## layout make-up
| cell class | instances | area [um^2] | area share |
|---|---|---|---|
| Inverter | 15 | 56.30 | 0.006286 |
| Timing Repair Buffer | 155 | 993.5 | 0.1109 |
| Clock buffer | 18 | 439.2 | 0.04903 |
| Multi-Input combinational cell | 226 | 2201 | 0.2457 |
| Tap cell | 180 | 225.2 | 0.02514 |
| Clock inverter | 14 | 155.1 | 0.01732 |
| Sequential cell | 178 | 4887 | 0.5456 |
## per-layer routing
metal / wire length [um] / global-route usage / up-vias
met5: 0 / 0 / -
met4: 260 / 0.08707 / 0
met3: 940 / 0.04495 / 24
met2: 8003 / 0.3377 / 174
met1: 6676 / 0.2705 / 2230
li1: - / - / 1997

------------------------

### REQUIRED ACTION
Using the material above, find each line that holds "Clock" and copy that line.

### OUTPUT
| Clock buffer | 18 | 439.2 | 0.04903 |
| Clock inverter | 14 | 155.1 | 0.01732 |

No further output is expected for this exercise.